*** Exercise data Section Begins ***

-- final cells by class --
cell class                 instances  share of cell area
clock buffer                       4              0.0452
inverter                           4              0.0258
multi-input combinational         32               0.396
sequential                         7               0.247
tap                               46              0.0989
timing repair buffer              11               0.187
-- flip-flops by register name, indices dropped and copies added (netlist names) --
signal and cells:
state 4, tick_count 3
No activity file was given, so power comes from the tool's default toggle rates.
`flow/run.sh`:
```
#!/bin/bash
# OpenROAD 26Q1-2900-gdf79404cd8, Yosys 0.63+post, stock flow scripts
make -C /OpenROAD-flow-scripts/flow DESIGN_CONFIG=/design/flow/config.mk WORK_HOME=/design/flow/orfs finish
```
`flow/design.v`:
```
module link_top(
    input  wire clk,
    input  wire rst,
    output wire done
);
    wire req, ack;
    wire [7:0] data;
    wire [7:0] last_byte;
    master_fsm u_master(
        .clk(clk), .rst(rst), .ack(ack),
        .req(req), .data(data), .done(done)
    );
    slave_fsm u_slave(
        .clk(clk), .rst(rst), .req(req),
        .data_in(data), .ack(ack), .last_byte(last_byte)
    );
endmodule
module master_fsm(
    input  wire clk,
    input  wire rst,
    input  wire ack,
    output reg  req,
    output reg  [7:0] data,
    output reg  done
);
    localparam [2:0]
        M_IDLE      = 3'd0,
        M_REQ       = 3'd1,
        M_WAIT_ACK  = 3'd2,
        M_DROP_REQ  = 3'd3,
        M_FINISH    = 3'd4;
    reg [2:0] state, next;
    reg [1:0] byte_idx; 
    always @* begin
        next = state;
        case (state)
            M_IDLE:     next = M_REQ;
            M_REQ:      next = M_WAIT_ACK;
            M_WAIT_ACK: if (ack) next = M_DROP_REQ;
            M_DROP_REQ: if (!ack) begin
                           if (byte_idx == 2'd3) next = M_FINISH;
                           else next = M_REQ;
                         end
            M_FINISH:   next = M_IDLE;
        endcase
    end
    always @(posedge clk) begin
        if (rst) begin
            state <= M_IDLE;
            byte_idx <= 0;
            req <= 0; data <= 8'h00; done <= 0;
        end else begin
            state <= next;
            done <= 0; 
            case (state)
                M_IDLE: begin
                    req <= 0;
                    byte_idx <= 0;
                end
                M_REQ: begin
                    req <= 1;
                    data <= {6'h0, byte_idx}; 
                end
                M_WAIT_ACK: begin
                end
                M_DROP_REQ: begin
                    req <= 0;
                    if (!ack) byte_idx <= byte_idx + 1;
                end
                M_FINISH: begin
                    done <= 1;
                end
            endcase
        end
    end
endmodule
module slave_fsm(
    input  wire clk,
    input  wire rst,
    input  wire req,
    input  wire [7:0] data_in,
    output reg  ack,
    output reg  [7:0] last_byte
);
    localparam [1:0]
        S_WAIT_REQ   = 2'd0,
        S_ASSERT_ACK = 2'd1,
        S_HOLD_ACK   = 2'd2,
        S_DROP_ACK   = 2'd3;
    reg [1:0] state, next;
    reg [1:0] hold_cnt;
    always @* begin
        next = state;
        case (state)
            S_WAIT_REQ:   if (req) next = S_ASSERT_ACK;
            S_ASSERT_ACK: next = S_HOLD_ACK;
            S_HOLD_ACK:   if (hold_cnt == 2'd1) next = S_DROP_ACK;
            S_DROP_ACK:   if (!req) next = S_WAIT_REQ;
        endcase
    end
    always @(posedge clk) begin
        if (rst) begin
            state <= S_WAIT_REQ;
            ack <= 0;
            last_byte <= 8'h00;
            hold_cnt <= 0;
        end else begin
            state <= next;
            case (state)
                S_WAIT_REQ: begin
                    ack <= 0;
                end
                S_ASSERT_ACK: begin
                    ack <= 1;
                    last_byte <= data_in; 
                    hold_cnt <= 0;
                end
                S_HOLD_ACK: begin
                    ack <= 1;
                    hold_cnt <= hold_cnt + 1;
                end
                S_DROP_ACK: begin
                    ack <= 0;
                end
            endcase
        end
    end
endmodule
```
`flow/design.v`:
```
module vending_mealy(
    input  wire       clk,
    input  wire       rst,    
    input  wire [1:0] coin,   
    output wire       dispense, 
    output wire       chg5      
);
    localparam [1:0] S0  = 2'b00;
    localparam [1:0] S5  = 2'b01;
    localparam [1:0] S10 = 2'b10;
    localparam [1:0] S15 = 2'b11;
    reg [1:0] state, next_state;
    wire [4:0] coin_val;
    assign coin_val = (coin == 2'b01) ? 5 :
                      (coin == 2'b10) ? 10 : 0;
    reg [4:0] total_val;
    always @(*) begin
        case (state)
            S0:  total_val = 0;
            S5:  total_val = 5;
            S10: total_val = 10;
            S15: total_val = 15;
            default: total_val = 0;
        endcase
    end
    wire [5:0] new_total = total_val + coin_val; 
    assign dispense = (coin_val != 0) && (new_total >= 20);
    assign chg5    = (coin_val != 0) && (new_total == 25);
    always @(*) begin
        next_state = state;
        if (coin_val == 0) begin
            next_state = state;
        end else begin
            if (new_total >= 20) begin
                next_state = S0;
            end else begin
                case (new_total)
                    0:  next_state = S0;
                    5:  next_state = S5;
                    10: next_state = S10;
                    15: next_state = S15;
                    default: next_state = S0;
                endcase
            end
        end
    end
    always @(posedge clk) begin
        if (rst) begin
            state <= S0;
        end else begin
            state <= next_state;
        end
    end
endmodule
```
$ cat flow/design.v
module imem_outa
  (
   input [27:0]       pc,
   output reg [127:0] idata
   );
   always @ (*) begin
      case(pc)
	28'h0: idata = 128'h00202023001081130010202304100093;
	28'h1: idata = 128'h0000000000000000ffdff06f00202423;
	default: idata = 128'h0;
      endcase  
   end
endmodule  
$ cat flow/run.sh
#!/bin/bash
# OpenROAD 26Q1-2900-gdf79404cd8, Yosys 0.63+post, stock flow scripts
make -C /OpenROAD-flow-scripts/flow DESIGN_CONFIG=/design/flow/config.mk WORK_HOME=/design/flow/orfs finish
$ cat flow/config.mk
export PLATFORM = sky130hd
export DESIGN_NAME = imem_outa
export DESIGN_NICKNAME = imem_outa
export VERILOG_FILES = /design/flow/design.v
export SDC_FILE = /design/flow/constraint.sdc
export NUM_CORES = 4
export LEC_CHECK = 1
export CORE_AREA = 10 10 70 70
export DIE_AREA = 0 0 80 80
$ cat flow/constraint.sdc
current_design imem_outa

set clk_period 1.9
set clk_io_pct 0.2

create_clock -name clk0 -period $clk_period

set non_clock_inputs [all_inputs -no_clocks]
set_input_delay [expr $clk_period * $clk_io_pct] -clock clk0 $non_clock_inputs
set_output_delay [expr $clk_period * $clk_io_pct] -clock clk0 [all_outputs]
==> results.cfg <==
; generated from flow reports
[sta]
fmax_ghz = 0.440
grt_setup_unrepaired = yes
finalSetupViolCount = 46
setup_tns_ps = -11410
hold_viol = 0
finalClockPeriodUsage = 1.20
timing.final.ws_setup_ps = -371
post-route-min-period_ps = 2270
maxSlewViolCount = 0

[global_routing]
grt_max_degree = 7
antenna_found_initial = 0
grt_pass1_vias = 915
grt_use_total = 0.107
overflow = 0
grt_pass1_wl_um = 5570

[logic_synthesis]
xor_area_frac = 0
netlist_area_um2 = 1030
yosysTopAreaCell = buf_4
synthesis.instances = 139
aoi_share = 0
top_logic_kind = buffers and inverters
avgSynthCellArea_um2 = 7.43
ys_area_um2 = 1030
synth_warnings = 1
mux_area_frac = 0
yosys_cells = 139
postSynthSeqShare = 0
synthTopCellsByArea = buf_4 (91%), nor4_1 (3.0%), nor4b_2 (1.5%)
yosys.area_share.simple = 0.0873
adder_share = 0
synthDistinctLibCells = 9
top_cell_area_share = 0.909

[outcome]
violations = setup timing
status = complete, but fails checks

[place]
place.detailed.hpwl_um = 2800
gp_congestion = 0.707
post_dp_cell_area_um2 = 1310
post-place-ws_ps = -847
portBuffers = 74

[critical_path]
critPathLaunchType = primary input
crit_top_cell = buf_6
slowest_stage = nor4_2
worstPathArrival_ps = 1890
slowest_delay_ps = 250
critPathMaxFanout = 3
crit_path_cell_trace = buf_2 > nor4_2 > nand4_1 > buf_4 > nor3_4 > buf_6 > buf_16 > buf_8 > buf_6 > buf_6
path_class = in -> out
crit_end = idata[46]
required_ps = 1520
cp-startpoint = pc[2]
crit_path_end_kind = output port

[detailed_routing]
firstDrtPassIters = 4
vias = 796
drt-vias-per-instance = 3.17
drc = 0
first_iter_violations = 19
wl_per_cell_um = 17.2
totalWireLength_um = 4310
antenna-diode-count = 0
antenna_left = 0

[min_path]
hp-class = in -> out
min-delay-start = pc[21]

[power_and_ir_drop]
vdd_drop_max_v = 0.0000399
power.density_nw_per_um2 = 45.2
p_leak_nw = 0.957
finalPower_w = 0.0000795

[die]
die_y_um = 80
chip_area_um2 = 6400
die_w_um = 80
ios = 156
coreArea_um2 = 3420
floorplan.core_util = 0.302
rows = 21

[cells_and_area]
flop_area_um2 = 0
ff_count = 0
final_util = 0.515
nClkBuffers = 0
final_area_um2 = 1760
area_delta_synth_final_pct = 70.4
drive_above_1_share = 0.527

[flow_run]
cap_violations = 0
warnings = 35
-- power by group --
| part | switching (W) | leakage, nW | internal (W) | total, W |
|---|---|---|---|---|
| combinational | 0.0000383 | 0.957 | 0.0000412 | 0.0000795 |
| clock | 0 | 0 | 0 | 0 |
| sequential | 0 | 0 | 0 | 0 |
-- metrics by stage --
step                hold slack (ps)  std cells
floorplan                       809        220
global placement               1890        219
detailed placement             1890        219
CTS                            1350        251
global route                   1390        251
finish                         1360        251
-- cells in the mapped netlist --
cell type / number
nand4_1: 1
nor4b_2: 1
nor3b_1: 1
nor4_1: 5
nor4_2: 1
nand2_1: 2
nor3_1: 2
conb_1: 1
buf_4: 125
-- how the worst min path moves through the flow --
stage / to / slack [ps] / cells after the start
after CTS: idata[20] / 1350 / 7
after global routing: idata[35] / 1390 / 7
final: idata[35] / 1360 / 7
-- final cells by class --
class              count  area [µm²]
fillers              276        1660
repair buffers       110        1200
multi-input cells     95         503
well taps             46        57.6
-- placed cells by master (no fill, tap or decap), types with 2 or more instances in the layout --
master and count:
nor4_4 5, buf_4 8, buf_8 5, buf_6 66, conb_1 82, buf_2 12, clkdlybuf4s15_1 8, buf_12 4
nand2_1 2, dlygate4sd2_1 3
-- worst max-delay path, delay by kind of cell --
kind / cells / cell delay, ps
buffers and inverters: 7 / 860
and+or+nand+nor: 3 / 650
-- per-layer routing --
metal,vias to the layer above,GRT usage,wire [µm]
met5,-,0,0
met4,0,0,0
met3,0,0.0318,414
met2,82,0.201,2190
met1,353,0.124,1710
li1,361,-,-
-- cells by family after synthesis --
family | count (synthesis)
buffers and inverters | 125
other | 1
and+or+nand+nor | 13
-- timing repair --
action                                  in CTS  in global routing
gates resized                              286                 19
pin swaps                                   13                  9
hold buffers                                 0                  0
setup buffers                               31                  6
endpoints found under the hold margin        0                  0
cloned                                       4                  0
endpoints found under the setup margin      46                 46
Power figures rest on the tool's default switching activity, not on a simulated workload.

*** Exercise data Section Ends ***

• What you have to do
Given the data above, transcribe exactly the lines from the one containing "place.detailed.hpwl_um = 2800" down to the one containing "min-delay-start = pc[21]", and no others.

• Exercise output
place.detailed.hpwl_um = 2800
gp_congestion = 0.707
post_dp_cell_area_um2 = 1310
post-place-ws_ps = -847
portBuffers = 74

[critical_path]
critPathLaunchType = primary input
crit_top_cell = buf_6
slowest_stage = nor4_2
worstPathArrival_ps = 1890
slowest_delay_ps = 250
critPathMaxFanout = 3
crit_path_cell_trace = buf_2 > nor4_2 > nand4_1 > buf_4 > nor3_4 > buf_6 > buf_16 > buf_8 > buf_6 > buf_6
path_class = in -> out
crit_end = idata[46]
required_ps = 1520
cp-startpoint = pc[2]
crit_path_end_kind = output port

[detailed_routing]
firstDrtPassIters = 4
vias = 796
drt-vias-per-instance = 3.17
drc = 0
first_iter_violations = 19
wl_per_cell_um = 17.2
totalWireLength_um = 4310
antenna-diode-count = 0
antenna_left = 0

[min_path]
hp-class = in -> out
min-delay-start = pc[21]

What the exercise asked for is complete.